───── DATA EXTRACTS ─────

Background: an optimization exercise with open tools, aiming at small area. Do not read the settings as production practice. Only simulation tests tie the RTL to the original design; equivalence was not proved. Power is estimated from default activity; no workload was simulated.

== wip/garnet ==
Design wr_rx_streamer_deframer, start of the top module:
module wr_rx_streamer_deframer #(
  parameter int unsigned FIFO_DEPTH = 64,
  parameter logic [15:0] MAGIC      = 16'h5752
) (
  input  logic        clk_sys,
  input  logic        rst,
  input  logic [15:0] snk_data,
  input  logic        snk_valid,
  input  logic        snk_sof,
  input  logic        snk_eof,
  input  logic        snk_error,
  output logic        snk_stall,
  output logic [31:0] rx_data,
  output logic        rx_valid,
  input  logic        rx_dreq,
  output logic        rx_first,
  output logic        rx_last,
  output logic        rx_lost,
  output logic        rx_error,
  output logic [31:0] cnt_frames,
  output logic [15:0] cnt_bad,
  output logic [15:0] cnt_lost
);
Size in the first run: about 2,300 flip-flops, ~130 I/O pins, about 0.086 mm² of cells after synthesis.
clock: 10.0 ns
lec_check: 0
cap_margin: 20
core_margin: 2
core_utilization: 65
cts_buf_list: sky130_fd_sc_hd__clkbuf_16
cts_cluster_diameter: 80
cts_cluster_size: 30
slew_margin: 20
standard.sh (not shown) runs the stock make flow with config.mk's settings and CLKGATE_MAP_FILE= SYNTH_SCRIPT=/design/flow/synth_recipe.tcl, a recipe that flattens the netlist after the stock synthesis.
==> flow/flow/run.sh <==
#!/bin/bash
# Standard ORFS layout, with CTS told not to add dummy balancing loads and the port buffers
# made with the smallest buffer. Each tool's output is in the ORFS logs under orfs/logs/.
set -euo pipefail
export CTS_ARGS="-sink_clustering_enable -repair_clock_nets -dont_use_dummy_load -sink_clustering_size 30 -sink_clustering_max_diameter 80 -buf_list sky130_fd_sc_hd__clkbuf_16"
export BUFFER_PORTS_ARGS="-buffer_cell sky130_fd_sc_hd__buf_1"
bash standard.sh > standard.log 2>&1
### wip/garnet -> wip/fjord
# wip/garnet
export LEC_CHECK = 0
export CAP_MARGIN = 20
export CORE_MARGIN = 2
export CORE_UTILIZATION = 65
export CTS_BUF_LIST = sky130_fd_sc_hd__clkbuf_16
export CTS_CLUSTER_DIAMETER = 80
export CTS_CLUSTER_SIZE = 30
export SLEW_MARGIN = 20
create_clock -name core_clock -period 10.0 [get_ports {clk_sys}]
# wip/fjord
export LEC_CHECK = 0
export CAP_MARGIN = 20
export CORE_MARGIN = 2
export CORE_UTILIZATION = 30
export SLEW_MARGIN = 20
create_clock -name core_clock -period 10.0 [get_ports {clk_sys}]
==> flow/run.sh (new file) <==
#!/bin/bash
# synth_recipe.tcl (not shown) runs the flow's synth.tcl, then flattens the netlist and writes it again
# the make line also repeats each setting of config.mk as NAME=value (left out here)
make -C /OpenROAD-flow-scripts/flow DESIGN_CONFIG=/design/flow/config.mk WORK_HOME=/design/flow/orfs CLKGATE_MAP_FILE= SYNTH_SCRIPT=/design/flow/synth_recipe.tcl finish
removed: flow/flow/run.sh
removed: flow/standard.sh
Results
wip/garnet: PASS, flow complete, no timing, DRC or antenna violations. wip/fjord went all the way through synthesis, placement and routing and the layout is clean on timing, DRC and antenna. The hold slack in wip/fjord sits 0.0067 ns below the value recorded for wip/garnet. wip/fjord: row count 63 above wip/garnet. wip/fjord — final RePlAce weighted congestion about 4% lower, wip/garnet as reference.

─────
───── DATA EXTRACTS ─────

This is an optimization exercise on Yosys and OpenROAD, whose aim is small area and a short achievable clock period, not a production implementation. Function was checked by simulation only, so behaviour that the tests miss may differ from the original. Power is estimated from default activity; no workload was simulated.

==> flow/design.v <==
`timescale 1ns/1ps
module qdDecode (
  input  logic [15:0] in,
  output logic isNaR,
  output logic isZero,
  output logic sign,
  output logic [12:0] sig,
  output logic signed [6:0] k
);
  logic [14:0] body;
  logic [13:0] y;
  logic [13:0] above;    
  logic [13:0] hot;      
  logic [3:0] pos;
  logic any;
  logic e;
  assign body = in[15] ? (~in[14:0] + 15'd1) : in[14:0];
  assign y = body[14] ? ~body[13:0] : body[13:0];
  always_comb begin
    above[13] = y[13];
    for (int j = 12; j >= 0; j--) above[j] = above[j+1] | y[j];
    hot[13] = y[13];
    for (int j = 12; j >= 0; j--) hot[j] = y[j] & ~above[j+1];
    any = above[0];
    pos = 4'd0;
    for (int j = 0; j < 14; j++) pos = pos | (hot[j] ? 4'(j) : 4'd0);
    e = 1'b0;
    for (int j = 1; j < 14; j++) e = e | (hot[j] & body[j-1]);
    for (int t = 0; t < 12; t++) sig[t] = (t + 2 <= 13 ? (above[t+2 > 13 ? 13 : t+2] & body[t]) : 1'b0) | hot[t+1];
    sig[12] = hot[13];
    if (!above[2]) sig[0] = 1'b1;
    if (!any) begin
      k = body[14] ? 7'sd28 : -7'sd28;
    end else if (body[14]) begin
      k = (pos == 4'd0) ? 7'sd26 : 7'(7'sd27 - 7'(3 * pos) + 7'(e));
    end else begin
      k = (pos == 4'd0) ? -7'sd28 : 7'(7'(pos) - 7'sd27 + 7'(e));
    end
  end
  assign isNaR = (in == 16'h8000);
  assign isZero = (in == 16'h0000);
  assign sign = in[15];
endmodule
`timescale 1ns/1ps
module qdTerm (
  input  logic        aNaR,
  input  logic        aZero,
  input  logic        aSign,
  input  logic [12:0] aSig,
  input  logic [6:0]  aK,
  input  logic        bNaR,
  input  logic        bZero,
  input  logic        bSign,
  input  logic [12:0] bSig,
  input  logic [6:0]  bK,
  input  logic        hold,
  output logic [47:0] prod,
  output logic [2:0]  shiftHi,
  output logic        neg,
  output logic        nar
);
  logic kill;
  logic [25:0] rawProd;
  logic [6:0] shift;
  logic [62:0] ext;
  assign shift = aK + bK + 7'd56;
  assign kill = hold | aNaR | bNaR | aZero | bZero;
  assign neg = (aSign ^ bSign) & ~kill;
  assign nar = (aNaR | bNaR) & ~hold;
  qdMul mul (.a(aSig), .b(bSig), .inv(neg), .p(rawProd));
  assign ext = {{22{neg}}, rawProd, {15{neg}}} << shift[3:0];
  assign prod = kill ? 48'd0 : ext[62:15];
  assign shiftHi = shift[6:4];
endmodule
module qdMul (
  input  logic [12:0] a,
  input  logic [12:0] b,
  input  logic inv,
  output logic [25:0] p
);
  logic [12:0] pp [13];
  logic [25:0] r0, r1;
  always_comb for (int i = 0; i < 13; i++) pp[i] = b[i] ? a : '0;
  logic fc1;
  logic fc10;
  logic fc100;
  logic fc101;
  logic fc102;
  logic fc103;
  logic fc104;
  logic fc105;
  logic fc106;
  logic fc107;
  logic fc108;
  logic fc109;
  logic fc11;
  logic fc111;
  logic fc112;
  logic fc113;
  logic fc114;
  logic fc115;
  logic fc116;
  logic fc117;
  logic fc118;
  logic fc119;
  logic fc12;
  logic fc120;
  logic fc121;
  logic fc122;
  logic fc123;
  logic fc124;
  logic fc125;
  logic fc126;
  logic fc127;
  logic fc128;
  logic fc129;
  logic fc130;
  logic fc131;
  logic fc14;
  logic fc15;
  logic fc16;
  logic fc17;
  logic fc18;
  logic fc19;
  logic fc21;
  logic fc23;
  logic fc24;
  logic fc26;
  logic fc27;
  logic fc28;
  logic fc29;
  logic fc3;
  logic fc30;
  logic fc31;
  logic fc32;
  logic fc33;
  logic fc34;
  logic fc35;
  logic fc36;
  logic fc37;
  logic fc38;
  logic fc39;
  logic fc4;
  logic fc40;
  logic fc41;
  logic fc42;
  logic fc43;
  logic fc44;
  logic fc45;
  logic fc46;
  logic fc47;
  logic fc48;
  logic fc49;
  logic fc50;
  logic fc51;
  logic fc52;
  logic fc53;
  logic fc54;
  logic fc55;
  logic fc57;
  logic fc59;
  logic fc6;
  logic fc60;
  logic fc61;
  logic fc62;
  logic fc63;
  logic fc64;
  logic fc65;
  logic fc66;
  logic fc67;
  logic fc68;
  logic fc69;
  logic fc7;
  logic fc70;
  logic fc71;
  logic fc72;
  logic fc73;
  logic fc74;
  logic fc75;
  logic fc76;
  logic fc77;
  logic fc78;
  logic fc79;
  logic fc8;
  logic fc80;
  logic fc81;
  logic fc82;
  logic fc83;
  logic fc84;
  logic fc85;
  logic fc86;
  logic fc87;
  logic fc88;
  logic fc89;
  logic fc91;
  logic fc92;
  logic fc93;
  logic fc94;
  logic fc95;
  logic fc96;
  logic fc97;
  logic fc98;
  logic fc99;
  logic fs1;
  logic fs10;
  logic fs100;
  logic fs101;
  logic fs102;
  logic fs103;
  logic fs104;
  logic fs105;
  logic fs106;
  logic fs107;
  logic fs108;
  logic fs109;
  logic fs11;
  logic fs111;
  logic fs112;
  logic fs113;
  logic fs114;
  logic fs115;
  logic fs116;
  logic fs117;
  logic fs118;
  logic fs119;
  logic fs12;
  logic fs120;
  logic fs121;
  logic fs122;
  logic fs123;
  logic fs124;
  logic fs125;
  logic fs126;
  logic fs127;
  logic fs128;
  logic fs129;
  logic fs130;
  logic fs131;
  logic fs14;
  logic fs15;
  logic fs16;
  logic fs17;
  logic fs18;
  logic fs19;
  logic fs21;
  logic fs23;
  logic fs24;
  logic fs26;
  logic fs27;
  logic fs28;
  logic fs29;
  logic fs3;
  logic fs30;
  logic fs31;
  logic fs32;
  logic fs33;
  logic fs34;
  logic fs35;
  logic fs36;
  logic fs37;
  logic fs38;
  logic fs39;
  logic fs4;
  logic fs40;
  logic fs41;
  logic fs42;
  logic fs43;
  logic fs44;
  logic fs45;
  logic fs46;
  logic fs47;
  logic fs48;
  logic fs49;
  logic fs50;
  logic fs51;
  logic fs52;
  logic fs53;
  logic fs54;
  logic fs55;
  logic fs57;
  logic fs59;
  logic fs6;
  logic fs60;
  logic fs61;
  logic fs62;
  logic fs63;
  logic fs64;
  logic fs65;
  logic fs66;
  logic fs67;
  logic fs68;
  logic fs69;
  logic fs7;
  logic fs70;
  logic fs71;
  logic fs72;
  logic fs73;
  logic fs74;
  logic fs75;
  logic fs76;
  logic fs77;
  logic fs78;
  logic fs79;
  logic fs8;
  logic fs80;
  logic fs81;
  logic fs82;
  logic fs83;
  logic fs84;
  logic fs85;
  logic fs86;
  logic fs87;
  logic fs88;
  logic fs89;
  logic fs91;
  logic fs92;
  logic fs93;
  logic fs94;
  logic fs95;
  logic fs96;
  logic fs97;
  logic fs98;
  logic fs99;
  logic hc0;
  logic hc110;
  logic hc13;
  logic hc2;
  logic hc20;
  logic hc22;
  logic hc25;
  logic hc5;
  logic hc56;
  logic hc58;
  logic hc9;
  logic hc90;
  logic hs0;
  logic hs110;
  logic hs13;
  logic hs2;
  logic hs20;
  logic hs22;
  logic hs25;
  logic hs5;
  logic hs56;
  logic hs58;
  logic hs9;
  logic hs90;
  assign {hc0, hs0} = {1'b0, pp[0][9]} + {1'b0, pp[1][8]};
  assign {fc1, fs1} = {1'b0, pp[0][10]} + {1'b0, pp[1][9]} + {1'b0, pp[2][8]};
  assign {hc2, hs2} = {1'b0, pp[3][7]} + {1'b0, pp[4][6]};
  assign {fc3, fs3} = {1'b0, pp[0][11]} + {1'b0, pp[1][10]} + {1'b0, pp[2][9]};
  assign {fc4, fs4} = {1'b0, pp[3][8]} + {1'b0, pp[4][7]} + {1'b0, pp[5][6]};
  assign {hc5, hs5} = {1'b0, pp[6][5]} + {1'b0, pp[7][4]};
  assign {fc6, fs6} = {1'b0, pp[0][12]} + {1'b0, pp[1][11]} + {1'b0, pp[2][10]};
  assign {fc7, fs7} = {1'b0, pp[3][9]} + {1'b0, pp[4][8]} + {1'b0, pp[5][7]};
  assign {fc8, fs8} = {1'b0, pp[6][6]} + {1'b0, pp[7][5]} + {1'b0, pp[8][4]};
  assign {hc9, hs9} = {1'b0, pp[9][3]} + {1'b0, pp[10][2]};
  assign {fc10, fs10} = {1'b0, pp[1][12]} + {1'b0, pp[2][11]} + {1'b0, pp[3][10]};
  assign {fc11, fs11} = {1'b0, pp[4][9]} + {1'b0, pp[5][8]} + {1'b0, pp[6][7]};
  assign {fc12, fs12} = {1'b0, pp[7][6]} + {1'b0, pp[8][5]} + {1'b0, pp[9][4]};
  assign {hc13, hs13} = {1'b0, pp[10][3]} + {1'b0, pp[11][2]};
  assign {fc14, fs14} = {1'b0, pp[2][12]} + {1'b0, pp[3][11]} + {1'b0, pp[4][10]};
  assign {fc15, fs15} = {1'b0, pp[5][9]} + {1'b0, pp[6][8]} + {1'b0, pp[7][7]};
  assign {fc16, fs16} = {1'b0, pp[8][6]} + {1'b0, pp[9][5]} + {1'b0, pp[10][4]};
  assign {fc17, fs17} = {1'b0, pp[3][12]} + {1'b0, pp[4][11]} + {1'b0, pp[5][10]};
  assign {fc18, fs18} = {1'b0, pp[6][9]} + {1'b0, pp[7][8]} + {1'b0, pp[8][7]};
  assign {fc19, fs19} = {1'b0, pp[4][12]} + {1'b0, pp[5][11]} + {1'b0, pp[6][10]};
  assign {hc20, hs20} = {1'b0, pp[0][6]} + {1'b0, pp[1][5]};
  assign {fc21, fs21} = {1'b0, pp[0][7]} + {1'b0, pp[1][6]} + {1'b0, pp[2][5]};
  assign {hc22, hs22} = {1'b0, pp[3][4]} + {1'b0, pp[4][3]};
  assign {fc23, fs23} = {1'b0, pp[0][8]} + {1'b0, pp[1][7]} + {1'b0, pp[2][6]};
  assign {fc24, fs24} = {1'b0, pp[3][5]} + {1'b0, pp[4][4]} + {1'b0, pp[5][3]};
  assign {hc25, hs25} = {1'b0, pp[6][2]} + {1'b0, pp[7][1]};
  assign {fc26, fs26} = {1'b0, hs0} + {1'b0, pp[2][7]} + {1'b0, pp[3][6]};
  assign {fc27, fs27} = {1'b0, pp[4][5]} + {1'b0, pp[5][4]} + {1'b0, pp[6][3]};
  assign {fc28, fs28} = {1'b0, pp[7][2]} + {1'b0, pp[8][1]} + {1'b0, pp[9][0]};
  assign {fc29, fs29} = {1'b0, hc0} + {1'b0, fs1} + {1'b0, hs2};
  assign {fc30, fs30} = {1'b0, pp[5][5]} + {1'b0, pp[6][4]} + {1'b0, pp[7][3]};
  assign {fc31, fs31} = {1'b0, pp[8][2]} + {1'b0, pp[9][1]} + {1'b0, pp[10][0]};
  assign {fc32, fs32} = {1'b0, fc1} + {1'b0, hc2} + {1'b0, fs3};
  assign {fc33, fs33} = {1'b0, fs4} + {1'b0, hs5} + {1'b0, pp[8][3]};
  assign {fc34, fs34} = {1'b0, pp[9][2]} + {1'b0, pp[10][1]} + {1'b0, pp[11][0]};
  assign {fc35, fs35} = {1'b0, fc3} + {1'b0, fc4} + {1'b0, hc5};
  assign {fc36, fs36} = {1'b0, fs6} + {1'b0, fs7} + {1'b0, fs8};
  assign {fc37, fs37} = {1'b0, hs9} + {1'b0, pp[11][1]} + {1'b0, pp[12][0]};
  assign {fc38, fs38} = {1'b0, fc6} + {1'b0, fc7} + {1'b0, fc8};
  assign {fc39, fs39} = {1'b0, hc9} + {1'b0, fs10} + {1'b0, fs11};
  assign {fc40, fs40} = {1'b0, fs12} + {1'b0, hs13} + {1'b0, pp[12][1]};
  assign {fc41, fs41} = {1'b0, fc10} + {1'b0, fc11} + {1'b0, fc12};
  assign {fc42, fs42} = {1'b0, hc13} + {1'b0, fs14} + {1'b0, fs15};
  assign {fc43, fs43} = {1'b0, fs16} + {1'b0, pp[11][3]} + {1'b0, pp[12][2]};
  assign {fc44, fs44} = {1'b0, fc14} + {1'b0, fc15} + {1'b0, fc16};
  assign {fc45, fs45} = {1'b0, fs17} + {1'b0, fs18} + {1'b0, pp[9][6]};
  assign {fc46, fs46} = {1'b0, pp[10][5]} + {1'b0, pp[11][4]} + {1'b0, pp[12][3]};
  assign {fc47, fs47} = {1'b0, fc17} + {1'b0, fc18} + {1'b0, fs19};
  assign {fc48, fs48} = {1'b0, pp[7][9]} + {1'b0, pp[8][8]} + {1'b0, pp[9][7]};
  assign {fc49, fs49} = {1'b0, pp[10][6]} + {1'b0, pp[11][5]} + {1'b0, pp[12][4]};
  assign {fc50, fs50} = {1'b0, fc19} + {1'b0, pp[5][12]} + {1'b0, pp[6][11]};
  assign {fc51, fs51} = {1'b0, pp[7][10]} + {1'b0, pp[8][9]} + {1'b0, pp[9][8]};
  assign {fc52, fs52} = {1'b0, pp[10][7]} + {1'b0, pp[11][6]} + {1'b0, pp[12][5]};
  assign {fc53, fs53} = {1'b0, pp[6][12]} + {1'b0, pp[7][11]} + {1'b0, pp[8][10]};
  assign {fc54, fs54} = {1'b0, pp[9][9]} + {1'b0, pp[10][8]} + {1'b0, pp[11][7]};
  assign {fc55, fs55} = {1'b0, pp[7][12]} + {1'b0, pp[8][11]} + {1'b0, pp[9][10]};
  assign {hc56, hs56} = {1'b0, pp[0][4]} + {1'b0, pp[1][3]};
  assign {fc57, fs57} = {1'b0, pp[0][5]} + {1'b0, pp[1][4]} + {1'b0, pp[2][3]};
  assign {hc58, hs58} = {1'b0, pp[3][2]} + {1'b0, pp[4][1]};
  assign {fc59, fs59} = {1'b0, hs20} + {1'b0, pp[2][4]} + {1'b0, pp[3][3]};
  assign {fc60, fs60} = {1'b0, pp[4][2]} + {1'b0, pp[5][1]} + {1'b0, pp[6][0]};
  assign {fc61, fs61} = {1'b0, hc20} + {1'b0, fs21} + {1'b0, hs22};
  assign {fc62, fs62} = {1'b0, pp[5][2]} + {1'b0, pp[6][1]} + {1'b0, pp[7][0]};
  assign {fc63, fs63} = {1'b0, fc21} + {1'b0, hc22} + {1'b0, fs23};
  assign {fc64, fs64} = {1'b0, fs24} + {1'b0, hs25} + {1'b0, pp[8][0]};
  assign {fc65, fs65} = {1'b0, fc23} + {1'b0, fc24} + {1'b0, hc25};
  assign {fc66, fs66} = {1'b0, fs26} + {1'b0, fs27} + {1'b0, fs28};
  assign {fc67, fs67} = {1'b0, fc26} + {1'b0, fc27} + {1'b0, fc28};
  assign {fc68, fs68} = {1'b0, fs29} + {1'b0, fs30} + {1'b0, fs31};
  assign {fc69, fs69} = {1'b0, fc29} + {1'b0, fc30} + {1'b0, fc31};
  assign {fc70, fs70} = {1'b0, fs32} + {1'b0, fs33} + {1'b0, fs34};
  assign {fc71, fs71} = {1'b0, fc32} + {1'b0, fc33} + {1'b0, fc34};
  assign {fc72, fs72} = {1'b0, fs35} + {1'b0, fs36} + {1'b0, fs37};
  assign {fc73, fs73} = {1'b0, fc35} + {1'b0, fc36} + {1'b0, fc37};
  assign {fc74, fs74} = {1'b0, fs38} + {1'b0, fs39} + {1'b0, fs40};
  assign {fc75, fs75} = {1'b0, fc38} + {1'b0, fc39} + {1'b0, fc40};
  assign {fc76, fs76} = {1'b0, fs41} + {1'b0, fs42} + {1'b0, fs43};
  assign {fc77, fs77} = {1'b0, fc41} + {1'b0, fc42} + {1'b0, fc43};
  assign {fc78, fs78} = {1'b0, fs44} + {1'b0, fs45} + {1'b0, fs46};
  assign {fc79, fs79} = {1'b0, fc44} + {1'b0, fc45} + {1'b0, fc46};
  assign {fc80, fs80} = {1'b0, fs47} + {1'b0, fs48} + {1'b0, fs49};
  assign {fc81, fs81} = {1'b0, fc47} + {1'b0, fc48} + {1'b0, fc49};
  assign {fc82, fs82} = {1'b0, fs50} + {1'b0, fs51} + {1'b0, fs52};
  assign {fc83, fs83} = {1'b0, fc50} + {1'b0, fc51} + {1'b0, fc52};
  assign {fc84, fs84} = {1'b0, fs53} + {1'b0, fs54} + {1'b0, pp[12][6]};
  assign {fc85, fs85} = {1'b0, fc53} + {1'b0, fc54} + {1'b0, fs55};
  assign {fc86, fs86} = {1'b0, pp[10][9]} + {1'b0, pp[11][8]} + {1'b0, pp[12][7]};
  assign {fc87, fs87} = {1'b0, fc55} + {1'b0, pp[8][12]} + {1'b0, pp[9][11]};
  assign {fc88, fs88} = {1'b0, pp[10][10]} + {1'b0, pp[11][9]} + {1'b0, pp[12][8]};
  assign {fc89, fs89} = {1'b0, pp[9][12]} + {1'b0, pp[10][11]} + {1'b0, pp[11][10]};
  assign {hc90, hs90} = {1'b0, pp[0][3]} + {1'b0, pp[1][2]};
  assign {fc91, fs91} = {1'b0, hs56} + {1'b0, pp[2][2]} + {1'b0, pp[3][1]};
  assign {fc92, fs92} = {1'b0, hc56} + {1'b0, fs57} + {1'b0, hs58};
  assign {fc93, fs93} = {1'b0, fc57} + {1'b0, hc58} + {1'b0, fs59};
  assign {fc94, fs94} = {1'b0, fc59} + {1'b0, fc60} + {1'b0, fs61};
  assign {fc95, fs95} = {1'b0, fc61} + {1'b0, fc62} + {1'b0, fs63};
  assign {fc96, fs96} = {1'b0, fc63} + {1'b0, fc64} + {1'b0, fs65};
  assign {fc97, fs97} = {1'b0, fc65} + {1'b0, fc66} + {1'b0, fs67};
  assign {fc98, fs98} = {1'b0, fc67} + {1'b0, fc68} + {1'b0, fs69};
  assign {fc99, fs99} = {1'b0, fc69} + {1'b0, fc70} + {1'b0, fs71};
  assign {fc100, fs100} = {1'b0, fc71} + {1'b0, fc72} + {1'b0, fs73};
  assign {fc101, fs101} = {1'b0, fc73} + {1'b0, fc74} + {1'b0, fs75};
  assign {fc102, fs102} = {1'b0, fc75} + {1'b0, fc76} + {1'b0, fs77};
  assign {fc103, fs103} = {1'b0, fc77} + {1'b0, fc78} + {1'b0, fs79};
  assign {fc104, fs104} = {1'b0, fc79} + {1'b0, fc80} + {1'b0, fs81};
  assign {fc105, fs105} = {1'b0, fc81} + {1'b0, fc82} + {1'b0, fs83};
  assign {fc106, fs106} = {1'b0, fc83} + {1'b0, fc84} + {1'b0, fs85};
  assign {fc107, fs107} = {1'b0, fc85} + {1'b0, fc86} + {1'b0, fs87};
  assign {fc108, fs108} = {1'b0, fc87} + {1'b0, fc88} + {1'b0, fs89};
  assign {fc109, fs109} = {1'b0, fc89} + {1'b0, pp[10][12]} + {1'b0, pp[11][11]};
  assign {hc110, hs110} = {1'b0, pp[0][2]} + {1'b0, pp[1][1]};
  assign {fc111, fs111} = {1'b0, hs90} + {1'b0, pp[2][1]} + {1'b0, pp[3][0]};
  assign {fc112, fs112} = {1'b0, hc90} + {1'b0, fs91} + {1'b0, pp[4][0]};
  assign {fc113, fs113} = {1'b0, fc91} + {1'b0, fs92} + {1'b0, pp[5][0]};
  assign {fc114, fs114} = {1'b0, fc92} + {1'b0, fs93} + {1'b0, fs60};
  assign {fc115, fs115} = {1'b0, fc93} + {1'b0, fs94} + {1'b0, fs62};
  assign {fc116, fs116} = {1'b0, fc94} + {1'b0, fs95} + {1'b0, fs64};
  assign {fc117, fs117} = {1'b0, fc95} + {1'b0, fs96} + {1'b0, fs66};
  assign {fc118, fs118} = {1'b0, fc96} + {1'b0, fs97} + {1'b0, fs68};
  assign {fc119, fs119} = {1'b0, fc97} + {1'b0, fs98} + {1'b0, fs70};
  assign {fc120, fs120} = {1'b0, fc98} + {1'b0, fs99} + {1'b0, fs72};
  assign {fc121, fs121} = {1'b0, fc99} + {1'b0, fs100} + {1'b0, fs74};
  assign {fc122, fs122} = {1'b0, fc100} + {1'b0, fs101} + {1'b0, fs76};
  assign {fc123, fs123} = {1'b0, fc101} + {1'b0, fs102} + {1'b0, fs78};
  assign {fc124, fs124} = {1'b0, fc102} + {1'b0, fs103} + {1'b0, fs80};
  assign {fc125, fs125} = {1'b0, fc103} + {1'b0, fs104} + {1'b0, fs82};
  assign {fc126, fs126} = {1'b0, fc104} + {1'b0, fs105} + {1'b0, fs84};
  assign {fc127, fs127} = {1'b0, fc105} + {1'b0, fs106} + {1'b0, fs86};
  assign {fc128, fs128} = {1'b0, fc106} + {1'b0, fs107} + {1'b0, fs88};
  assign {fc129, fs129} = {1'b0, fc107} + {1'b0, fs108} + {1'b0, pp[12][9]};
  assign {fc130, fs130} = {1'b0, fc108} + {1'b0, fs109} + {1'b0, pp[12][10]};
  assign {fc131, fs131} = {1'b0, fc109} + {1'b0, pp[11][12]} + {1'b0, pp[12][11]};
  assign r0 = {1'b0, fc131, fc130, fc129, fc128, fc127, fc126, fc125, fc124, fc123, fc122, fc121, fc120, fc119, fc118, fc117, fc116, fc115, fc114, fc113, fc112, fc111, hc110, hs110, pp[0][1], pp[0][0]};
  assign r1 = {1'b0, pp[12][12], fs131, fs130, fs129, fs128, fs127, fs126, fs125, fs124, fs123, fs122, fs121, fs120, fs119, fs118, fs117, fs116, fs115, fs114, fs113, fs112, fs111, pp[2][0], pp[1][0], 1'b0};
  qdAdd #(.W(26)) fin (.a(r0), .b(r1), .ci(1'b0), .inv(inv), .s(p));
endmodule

─────

EXERCISE GOAL – Check each line of the material for "garnet". Copy the ones that have it.

ANSWER BOX –
== wip/garnet ==
### wip/garnet -> wip/fjord
# wip/garnet
wip/garnet: PASS, flow complete, no timing, DRC or antenna violations. wip/fjord went all the way through synthesis, placement and routing and the layout is clean on timing, DRC and antenna. The hold slack in wip/fjord sits 0.0067 ns below the value recorded for wip/garnet. wip/fjord: row count 63 above wip/garnet. wip/fjord — final RePlAce weighted congestion about 4% lower, wip/garnet as reference.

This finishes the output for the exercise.